Work task
Read the lines below, and copy any that contain the string "advance".

The records
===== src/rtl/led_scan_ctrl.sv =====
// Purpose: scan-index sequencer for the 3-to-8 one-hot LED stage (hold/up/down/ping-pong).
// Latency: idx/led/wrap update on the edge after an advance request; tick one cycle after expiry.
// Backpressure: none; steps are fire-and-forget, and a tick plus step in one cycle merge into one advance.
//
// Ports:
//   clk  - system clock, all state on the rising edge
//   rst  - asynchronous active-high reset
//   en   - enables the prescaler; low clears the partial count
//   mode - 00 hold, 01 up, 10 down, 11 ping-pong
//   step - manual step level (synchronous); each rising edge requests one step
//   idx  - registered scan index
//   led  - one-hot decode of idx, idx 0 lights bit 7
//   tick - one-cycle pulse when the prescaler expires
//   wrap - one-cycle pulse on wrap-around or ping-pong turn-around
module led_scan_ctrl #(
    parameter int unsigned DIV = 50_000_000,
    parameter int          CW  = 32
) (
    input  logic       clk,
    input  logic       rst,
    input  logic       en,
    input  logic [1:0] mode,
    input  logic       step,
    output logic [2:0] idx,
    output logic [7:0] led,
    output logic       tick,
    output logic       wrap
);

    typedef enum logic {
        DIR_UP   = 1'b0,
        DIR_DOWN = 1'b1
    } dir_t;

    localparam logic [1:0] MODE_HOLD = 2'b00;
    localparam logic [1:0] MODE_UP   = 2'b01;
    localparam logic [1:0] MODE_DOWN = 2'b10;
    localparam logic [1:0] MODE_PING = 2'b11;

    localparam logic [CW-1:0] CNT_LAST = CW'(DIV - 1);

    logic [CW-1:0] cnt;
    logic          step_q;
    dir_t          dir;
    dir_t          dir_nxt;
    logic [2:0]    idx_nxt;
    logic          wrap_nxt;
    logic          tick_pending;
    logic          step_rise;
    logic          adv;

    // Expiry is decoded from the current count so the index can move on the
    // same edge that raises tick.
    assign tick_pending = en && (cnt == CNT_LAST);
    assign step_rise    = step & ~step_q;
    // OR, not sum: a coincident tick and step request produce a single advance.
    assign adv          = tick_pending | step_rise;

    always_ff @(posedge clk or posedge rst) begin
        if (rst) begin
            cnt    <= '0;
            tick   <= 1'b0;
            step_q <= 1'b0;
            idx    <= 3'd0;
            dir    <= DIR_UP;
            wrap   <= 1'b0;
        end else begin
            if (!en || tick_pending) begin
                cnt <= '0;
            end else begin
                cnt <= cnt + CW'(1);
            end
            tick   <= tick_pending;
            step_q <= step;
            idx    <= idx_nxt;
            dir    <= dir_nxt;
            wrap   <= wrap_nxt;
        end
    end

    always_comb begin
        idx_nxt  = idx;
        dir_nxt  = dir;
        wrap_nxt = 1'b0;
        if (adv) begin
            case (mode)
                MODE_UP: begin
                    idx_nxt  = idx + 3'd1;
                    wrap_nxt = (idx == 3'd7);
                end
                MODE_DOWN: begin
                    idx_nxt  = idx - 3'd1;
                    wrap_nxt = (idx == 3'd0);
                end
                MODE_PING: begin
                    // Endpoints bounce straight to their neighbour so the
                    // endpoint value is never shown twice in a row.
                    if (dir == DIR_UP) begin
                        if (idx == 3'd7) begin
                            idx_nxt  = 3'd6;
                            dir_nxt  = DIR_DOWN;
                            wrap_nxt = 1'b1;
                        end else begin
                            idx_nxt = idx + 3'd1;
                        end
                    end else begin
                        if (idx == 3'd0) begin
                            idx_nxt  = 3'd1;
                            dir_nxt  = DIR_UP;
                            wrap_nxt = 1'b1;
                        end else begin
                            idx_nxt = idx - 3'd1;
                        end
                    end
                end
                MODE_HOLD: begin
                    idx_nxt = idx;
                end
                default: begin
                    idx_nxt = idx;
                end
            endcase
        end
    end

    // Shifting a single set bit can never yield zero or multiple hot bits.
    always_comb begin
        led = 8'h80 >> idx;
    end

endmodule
...
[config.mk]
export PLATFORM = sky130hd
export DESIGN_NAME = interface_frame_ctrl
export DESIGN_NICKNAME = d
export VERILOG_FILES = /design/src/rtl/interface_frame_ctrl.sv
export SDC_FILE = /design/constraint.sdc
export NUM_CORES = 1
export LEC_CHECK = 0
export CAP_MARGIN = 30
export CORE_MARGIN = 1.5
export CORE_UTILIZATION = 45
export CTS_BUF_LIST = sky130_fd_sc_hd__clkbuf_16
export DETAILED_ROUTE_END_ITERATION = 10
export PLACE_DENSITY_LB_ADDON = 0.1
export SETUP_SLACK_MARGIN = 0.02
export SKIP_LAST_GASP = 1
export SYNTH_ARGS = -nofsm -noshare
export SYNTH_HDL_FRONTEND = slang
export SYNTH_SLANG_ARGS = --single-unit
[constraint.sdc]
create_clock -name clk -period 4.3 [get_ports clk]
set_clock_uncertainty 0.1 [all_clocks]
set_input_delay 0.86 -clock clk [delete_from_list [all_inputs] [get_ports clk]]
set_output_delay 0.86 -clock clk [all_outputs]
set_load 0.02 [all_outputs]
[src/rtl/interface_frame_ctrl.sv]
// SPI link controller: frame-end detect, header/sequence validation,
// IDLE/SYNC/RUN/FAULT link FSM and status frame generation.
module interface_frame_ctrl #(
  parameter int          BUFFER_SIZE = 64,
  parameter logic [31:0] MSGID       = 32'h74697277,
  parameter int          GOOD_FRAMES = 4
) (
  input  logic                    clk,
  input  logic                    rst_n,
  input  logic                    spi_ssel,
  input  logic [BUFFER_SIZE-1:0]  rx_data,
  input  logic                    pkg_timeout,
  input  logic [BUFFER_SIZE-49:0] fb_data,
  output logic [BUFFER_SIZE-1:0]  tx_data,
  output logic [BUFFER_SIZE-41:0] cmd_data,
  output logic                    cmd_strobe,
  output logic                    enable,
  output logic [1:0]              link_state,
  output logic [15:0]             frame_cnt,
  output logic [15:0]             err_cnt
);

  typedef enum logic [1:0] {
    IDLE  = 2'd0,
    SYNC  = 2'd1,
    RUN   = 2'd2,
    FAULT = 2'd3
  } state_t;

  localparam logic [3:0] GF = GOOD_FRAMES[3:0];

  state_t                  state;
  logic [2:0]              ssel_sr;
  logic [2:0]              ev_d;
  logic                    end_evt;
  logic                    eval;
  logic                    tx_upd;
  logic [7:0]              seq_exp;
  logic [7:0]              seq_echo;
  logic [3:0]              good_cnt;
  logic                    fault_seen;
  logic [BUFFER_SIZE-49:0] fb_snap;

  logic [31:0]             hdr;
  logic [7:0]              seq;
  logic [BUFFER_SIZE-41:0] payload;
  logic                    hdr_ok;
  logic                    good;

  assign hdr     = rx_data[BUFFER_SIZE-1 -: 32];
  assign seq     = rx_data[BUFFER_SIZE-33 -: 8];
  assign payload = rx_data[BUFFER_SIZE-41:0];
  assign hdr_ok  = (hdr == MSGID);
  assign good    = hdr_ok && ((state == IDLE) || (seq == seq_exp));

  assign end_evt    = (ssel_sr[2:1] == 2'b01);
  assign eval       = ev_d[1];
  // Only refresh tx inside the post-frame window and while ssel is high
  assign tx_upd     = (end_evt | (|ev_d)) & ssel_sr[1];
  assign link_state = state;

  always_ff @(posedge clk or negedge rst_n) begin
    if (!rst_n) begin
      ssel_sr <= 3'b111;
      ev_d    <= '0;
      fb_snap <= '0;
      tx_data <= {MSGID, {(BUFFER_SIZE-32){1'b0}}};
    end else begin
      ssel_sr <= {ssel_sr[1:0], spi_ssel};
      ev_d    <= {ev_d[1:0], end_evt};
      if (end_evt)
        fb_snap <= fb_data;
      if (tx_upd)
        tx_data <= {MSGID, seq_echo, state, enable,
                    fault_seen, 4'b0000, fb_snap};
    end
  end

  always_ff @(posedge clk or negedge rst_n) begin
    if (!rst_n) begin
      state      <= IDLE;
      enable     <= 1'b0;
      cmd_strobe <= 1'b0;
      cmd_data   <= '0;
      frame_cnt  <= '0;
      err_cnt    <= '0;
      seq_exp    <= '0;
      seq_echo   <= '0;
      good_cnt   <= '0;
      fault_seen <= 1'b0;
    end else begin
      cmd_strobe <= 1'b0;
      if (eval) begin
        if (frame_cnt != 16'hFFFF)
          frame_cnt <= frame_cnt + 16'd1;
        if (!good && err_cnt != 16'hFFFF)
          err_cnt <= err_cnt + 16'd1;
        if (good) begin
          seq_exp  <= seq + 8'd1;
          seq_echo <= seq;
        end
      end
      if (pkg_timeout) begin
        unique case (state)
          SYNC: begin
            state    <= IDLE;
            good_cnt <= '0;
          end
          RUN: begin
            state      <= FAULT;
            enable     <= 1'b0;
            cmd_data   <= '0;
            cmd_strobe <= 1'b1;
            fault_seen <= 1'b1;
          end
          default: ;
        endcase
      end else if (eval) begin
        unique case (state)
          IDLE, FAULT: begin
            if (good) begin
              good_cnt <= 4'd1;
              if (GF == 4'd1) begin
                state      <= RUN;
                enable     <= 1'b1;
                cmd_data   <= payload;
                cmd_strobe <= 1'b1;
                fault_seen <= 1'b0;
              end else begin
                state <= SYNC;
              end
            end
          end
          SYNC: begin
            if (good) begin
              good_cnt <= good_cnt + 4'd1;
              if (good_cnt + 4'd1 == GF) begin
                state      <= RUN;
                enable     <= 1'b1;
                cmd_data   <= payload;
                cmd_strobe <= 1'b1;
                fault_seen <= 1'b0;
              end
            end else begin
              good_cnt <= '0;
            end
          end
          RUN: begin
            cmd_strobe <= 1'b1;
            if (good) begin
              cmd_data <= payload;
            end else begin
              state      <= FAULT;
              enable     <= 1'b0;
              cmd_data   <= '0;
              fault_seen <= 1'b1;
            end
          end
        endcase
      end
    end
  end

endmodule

Your response
// Latency: idx/led/wrap update on the edge after an advance request; tick one cycle after expiry.
// Backpressure: none; steps are fire-and-forget, and a tick plus step in one cycle merge into one advance.
    // OR, not sum: a coincident tick and step request produce a single advance.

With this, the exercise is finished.